Randal, Randy, RK – Milholland is Called to the Drawing Board
Skip to commentsSomething*Positive [link added] is a ‘day in the life’ webcomic that follows the main character of Davin MacIntire and his group of friends. Started in 2001, it is loosely based on the life and friends of creator Randal “R.K.” Milholland, and is darkly funny, skewering everyone and everything it can. It is sweet and sad and preposterous and honest: sometimes all at once.

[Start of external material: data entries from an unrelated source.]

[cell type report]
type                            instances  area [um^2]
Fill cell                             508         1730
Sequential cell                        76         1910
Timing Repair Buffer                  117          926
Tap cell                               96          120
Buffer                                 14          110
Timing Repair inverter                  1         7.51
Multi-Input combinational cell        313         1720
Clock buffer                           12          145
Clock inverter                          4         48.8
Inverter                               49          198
==> src/rtl/song_seq_ctrl.sv <==
// Note-event sequencer: fetches {code, beats} words from a synchronous ROM and holds each code for its beat count.
// Optional build macro SONG_GAP_EN inserts one silent beat after every note.
module song_seq_ctrl #(
    parameter int ADDR_W     = 6,
    parameter int TICK_DIV   = 1500000,
    parameter int START_ADDR = 0
) (
    input  logic              clk_6MHz,
    input  logic              rst,
    input  logic              play,
    input  logic              pause,
    input  logic              stop,
    input  logic              loop,
    output logic [ADDR_W-1:0] rom_addr,
    input  logic [15:0]       rom_data,
    output logic [3:0]        high,
    output logic [3:0]        med,
    output logic [3:0]        low,
    output logic              busy,
    output logic              done
);

    localparam int PRESC_W = (TICK_DIV > 1) ? $clog2(TICK_DIV) : 1;

    typedef enum logic [2:0] {
        S_IDLE   = 3'd0,
        S_FETCH  = 3'd1,
        S_WAIT   = 3'd2,
        S_PLAY   = 3'd3,
        S_PAUSED = 3'd4
`ifdef SONG_GAP_EN
        , S_GAP  = 3'd5
`endif
    } state_t;

    state_t               r_state, w_state_next;
    state_t               r_resume, w_resume_next;
    logic [11:0]          r_cur, w_cur_next;
    logic [3:0]           r_beats, w_beats_next;
    logic [PRESC_W-1:0]   r_presc, w_presc_next;
    logic [ADDR_W-1:0]    r_addr, w_addr_next;
    logic [11:0]          r_out, w_out_next;
    logic                 r_busy;
    logic                 r_done, w_done_next;

    logic                 w_tick;
    logic                 w_last;
    logic                 w_play_cmd;

    assign w_tick     = (r_presc == PRESC_W'(TICK_DIV - 1));
    assign w_last     = w_tick && (r_beats == 4'd1);
    // pause outranks play when both arrive together
    assign w_play_cmd = play & ~pause;

    always_comb begin
        w_state_next  = r_state;
        w_resume_next = r_resume;
        w_cur_next    = r_cur;
        w_beats_next  = r_beats;
        w_presc_next  = r_presc;
        w_addr_next   = r_addr;
        w_out_next    = r_out;
        w_done_next   = 1'b0;

        case (r_state)
            S_IDLE: begin
                w_out_next = '0;
                if (w_play_cmd) begin
                    w_addr_next  = ADDR_W'(START_ADDR);
                    w_state_next = S_FETCH;
                end
            end
            S_FETCH: begin
                w_state_next = S_WAIT;
            end
            S_WAIT: begin
                if (rom_data[3:0] != 4'd0) begin
                    w_cur_next   = rom_data[15:4];
                    w_beats_next = rom_data[3:0];
                    w_presc_next = '0;
                    w_out_next   = rom_data[15:4];
                    w_state_next = S_PLAY;
                end else if (loop) begin
                    w_addr_next  = ADDR_W'(START_ADDR);
                    w_state_next = S_FETCH;
                end else begin
                    w_done_next  = 1'b1;
                    w_out_next   = '0;
                    w_state_next = S_IDLE;
                end
            end
            S_PLAY: begin
                w_presc_next = w_tick ? '0 : r_presc + PRESC_W'(1);
                if (w_tick) begin
                    w_beats_next = r_beats - 4'd1;
                end
                if (w_last) begin
                    w_addr_next = r_addr + ADDR_W'(1);
`ifdef SONG_GAP_EN
                    w_state_next = S_GAP;
                    w_out_next   = '0;
`else
                    w_state_next = S_FETCH;
`endif
                end
                // The pause cycle itself is still counted, so resume picks up exactly where it left off.
                if (pause) begin
                    w_resume_next = w_state_next;
                    w_state_next  = S_PAUSED;
                    w_out_next    = '0;
                end
            end
`ifdef SONG_GAP_EN
            S_GAP: begin
                w_presc_next = w_tick ? '0 : r_presc + PRESC_W'(1);
                if (w_tick) begin
                    w_state_next = S_FETCH;
                end
                if (pause) begin
                    w_resume_next = w_state_next;
                    w_state_next  = S_PAUSED;
                end
            end
`endif
            S_PAUSED: begin
                w_out_next = '0;
                if (w_play_cmd) begin
                    w_state_next = r_resume;
                    w_out_next   = (r_resume == S_PLAY) ? r_cur : 12'd0;
                end
            end
            default: begin
                w_state_next = S_IDLE;
                w_out_next   = '0;
            end
        endcase

        if (stop) begin
            w_state_next = S_IDLE;
            w_addr_next  = ADDR_W'(START_ADDR);
            w_out_next   = '0;
            w_done_next  = 1'b0;
        end
    end

    always_ff @(posedge clk_6MHz) begin
        if (rst) begin
            r_state  <= S_IDLE;
            r_resume <= S_PLAY;
            r_cur    <= '0;
            r_beats  <= '0;
            r_presc  <= '0;
            r_addr   <= ADDR_W'(START_ADDR);
            r_out    <= '0;
            r_busy   <= 1'b0;
            r_done   <= 1'b0;
        end else begin
            r_state  <= w_state_next;
            r_resume <= w_resume_next;
            r_cur    <= w_cur_next;
            r_beats  <= w_beats_next;
            r_presc  <= w_presc_next;
            r_addr   <= w_addr_next;
            r_out    <= w_out_next;
            r_busy   <= (w_state_next != S_IDLE);
            r_done   <= w_done_next;
        end
    end

    assign rom_addr = r_addr;
    assign high     = r_out[11:8];
    assign med      = r_out[7:4];
    assign low      = r_out[3:0];
    assign busy     = r_busy;
    assign done     = r_done;

endmodule

==> config.mk <==
export PLATFORM = sky130hd
export DESIGN_NAME = song_seq_ctrl
export DESIGN_NICKNAME = d
export VERILOG_FILES = /design/src/rtl/song_seq_ctrl.sv
export SDC_FILE = /design/constraint.sdc
export NUM_CORES = 1
export LEC_CHECK = 0
export CAP_MARGIN = 5
export CORE_ASPECT_RATIO = 0.75
export CORE_MARGIN = 10
export CORE_UTILIZATION = 25
export DETAILED_ROUTE_END_ITERATION = 8
export PLACE_DENSITY = 0.46
export SLEW_MARGIN = 15
export SYNTH_ARGS = -nofsm -noshare
export SYNTH_HDL_FRONTEND = slang
export SYNTH_SLANG_ARGS = --single-unit
==> constraint.sdc <==
create_clock -name clk_6MHz -period 2.9 [get_ports clk_6MHz]
set_clock_uncertainty 0.15 [all_clocks]
set_input_delay 0.725 -clock clk_6MHz [delete_from_list [all_inputs] [get_ports clk_6MHz]]
set_output_delay 0.725 -clock clk_6MHz [all_outputs]
set_load 0.01 [all_outputs]
-- Word-level counts from Yosys, hierarchy flattened
Cells that the tools add are included.
- add/sub/neg operators: 3
- multiply operators: 0
- div/mod/pow operators: 0
- order comparisons: 0
- equal/unequal tests: 15
- shift-type cells: 0
- multiplexer cells: 26
- bitwise operators: 4
- reductions and logical operators: 14
- operator list (kind ; number):
    12-bit two-way mux ; 5
    12-bit one-hot mux with 4 select lines ; 1
    21-bit two-way mux ; 2
    21-bit one-hot mux with 2 select lines ; 1
    6-bit two-way mux ; 4
    21-bit by 1-bit adder with 21-bit output (second input constant) ; 1
    21-bit equality test (second input constant) ; 1
    6-bit one-hot mux with 3 select lines ; 1
    3-bit two-way mux ; 5
    3-bit one-hot mux with 5 select lines ; 1
    2-bit inequality test (second input constant) ; 7
    3-bit by 2-bit equality test with 1-bit output (second input constant) ; 3
    4-bit two-way mux ; 2
    4-bit one-hot mux with 2 select lines ; 1
    6-bit by 1-bit adder with 6-bit output (second input constant) ; 1
    2-bit AND reduction ; 3
    3-bit AND reduction ; 2
    3-bit nonzero test ; 2
    5-bit AND reduction ; 1
    4-bit by 1-bit equality test with 1-bit output (second input constant) ; 1
    4-bit nonzero test ; 1
    4-bit OR reduction ; 1
    4-bit by 1-bit subtractor with 4-bit output (second input constant) ; 1
    3-bit by 1-bit equality test with 1-bit output (second input constant) ; 1
    other kinds (10) ; 13
- register bits after elaboration: 63
- bits in latches: 0
- RAM bits: 0
- memory bits (read-only): 0
- word-level logic and storage cells: 71
- memories kept: 0

-- Depth between registers and ports, before layout
- depth after elaboration: 7
- mapped depth: 8

-- Least setup slack after synthesis
Ideal clock, no wire load.
- kind: input to register
- from: in rom_data[0]
- to: reg r_busy (netlist: busy)
- setup time: 127 ps
- arrival: 2242 ps
- setup slack: 381 ps
- cell stages on the path: 7
- cell sequence: or4_1 clkbuf_1 and3_1 clkbuf_1 o21bai_1 o31ai_1 or3_1
- word-level cells in the longest chain between the ends: 5
- RTL lines (what ; RTL line ; RTL):
    from (decl) ; 15 ; input logic [15:0] rom_data,
    4-bit nonzero test ; 77 ; if (rom_data[3:0] != 4'd0) begin
    2-bit two-way mux ; 77 ;
    3-bit one-hot mux with 5 select lines ; 65 ; case (r_state)
    3-bit two-way mux ; 138 ; if (stop) begin
    3-bit nonzero test ; 165 ; r_busy <= (w_state_next != S_IDLE);
    to (signal assigned) ; 165 ;
    to (decl) ; 43 ; logic r_busy;
No other way between the ends.
A chain may end at the register's enable or synchronous reset.

-- Worst setup path in the final report
- from: in rom_data[0]
- to: reg r_beats[0]
- word-level cells in the longest chain between the ends: 3
- RTL lines (what ; RTL line ; RTL):
    4-bit nonzero test ; 77 ;
    2-bit inequality test (no line) ; - ;
    3-bit AND reduction (no line) ; - ;
    to (signal assigned) ; 161 ; r_beats <= w_beats_next;
    to (decl) ; 39 ; logic [3:0] r_beats, w_beats_next;
Parallel ways exist; a longest one is shown, timed or not. The select of a mux whose other input is x is not followed.

==> out/qor.csv <==
stage;metric;value;unit
run_status;status;finished, final reports clean;
sta;final period demand of the worst path;2.61;ns
route;DRT Wirelength;8880;um
pwr;Power Dens Cells;522;mW/mm2
setup_path;Worst setup EP type;flop;
pwr;Comb pwr share;5.6;%
logic_synthesis;Post-Syn Nets;382;
route;Residual DRC;0;
route;vias per cell;5.02;
setup_path;Critical Path RT;2.98;ns
setup_path;CP Launch Type;primary input;
logic_synthesis;Seq cells post-synth;63;
grt;pin count of the biggest net entering global routing;36;
pwr;Power, Total;2.07;mW
die;Initial Util;25.7;%
clock_tree;clock latency on the worst-skew pair;0.33;ns
logic_synthesis;Synth area leaders;dfxtp_1, nand2_1, a21oi_1;
clock_tree;Num CTS Buffers;9;
grt;GRT Total Usage;10.7;%
grt;initial antenna violation count;0;
die;Die Height;115;um
logic_synthesis;Ys Warns;0;
clock_tree;total setup buffers inserted after CTS;0;
worst_hold_path;hold worst-path end;r_cur[5]$_SDFFE_PP0P_;
sta;setup TNS;0;ns
sta;Max-slew headroom;68.1;%
route;DRT iter0 DRCs;223;
die;die footprint;0.0167;mm2
pwr;Pleak;1.37;nW
logic_synthesis;Mean Syn Cell Area;8.37;um2
sta;setup violators final;0;
logic_synthesis;most frequent cells after synthesis;dfxtp_1, nand2_1, a21oi_1, nor2_1, nand3_1;
clock_tree;CTS Hold Bufs;0;
clock_tree;CTS tree;yes;
sta;Slew @ Worst Pin;0.472;ns
placement;I/O Buffers;41;
grt;overflow left after global routing;0;
route;drt pass-1 iters;5;
finish;Syn-to-layout area delta;33.4;%
logic_synthesis;Cell Area, Synth;0.00298;mm2
pwr;Seq pwr share;42.4;%
finish;Final #Nets;430;
sta;final setup margin;0.294;ns
grt;gr busiest metal;met2;
route;vias;2866;
grt;first-pass GRT wire length;14400;um
pwr;P_sw;0.458;mW
pwr;VDD IR-drop max;0.269;mV
pwr;P_int;1.62;mW
placement;pre-CTS setup slack;-0.0254;ns
grt;met2 GRT Util;15.7;%
clock_tree;CTS Root Cell;clkbuf_16;
placement;DP HPWL;6150;um
logic_synthesis;Post-synth EDFFs;0;
sta;unrepaired setup endpoints after global routing;false;
clock_tree;H-tree Lvls;3;
die;DIE WIDTH;146;um
setup_path;r2r worst-path depth;5;
route;Routed Antenna Nets;0;
sta;final hold violations;0;
die;# rows;34;
setup_path;setup slack, reg-to-reg;0.47;ns
logic_synthesis;top cell type's share of synthesized area;42.3;%
worst_hold_path;hold path start;r_cur[5]$_SDFFE_PP0P_;
worst_hold_path;min-delay worst type;reg2reg;
sta;max frequency;384;MHz
setup_path;reg-to-reg endpoint;r_presc[20]$_SDFFE_PP0P_;
clock_tree;Sink Count;63;
pwr;clock share of power;51.9;%
finish;fraction of layout cells with a size suffix above 1;10.0;%
setup_path;crit path kind;in2reg;
placement;gp weighted congestion;0.782;
sta;Final Max Slew Viols;0;
logic_synthesis;Syn Inst Count;356;
worst_hold_path;hold path cells;2;
finish;ANT cells;0;
sta;fin crit share;89.9;%
logic_synthesis;Yosys cell types;54;
die;Ports;42;
route;routed len/inst;15.5;um
clock_tree;clk slew on worst S/H paths;0.06;ns
setup_path;Worst Path Arrival;2.69;ns
sta;final hold slack;0.304;ns
clock_tree;Clock Tree Buf Depth;2;
run;Max Cap Viol;0;
die;core box area;0.0116;mm2
setup_path;crit-path max FO;5;
pwr;switching fraction of total power;22.1;%
grt;global-route met3 utilization;3.55;%
grt;vias in the first global route;2754;
setup_path;Worst R2R Start;r_presc[5]$_SDFFE_PP0P_;
logic_synthesis;most used flip-flop cell after synthesis;dfxtp_1;
logic_synthesis;ys async rst share;0;%
clock_tree;CTS resizes;0;
logic_synthesis;top-count cell post-synth;dfxtp_1;
logic_synthesis;post-synthesis sequential area ratio;42.3;%
logic_synthesis;cell taking the most area after synthesis;dfxtp_1;
grt;met1 Use GR;14.3;%
[logic make-up after synthesis]
| kind of cell | Yosys count | synth area share (%) |
|---|---|---|
| AO/OA/AOI/OAI | 91 | 20.8 |
| XOR/XNOR | 3 | 0.882 |
| adder cells (fa/ha/maj) | 4 | 1.68 |
| buffers and inverters | 25 | 3.44 |
| flip-flops | 63 | 42.3 |
| multiplexers | 4 | 1.34 |
| AND/OR/NAND/NOR | 166 | 29.5 |
[layout make-up]
class,count,area (um2)
flip-flops and latches,63,1260
repair buffers,58,576
inverters,4,15.0
clock buffers,10,239
fillers,1218,7640
clock inverters,6,60.1
multi-input cells,268,1620
well taps,162,203
[registers in the layout, summed over array words and instances (netlist names)]
register	flops
busy	1
r_cur	12
rom_addr	6
r_out	12
r_state	3
r_resume	3
done	1
r_beats	4
r_presc	21
[metal layers]
metal / part of all wire [%] / wire length, um / up-vias
met2: 43 / 3860 / 70
met1: 50 / 4400 / 1359
met5: 0 / 0 / -
met4: 1.1 / 98 / 0
met3: 5.8 / 515 / 5
li1: - / - / 1432
[power groups by stage]
stage | Clock (mW) | Combinational [mW] | Sequential (mW)
floorplan | 0 | 0.0512 | 0.895
global placement | 0 | 0.118 | 0.898
detailed placement | 0 | 0.118 | 0.898
CTS | 1.11 | 0.119 | 0.879
global route | 1.15 | 0.129 | 0.880
finish | 1.08 | 0.117 | 0.879
[placed cells by master, fill, tap and decap left out, types with 2 or more instances in the layout]
cell and n:
dfxtp_1 63, nand2_1 50, clkdlybuf4s50_1 41, nor2_1 31, a21oi_1 31, nand3_1 20
buf_4 14, a222oi_1 12, o21ai_0 11, nand4_1 9, clkbuf_16 9, or3_1 8
a31oi_1 8, or4_1 6, and3_1 5, a22o_1 5, inv_1 4, nor2b_1 4
and4_1 4, mux2i_1 4, nand2b_1 4, a21o_1 4, ha_1 4, nor3b_1 3
xnor2_1 3, nor4b_1 3, nor4_1 3, nor3_1 3, nand3b_1 3, clkinv_2 3
buf_12 3, and3b_1 2, o21bai_1 2, a211o_1 2, o31ai_1 2, a22oi_1 2
clkinvlp_4 2
[worst max-delay path: stages]
cell	delay [ns]
clkdlybuf4s50_1	0.41
or4_1	0.59
buf_4	0.19
o21bai_1	0.23
buf_4	0.19
nor2_1	0.08
a311oi_1	0.28
[how the worst max path moves through the flow]
stage | startpoint | endpoint | slack (ns) | cells after the start
finish | rom_data[0] | r_beats[0]$_SDFFE_PP0P_ | 0.29 | 7
CTS | rom_data[0] | r_beats[0]$_SDFFE_PP0P_ | 0.31 | 7
detailed placement | rom_data[0] | r_presc[7]$_SDFFE_PP0P_ | -0.03 | 8
global route | rom_data[0] | r_out[3]$_SDFFE_PP0P_ | 0.19 | 7
floorplan | rom_data[0] | busy$_SDFF_PP0_ | 0.38 | 7
global placement | rom_data[0] | r_presc[7]$_SDFFE_PP0P_ | -0.003 | 8
[through the flow]
step	area, um2	util, %	cells
after floorplan	2980	-	356
after global placement	3680	31.7	555
after detailed placement	3680	31.7	555
after CTS	3980	34.2	571
after global routing	3980	34.2	571
final	3980	34.2	571
(Power assumes the default switching activity.)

Milholland is a geek just as much as I am. In 2022, he was hired to do the Sunday comic strips for Popeye [link added], which he’s been a fan of for most of his life. I asked him (as he wore a shirt with the character on it) how that came about. “They had an anniversary event in 2018/2019, and I did a strip for that,” Milholland said. “I actually did six strips: they chose one. It was very well received. They said it was the most-viewed comic on the Comics Kingdom site for the year. I wanted to take over the daily strip, because that’s been rerun since 1992. They asked if they could run the package on the website. Again, it was heavy traffic. But the strips are not in enough papers. And so they shortlisted me for when Hy Eisman decided to retire because he was doing the Sunday strip. So basically, when he decided he was ready to retire, they had someone to step in. And when he said, ‘You know what? I think I’m done,’ they called me up.”
Angie Fiedler Sutton for The GEEKiary interviews cartoonist Randal “R.K.” Milholland.


Randy currently creates the Sunday Popeye, a weekly (Thursday) Olive and Popeye installment, the Something Positive webcomic, and the Mousetrapped webcomic starring the public domain Mickey Mouse.
When Milholland started Something*Positive, you still had to explain what a webcomic was. Nowadays, of course, they are everywhere. I asked him what it was like doing it in 2025 versus back then. “Probably not as profitable,” he said with a grimace, “but at the same time freedom. I mean, I still make a living, which is nice.
I asked why he still does it in 2025. “Because you need to,” he said matter-of-factly. “You’re going to do it anyway, why not try to get paid for it? I mean, most of us will be drawing no matter what. This is just what we do. And a lot of us have a need to tell a story. We need to put art out there. We want to talk. We want to present things. So why not? And, you know, I like it, and it has given me a lot of freedom in ways I didn’t expect.”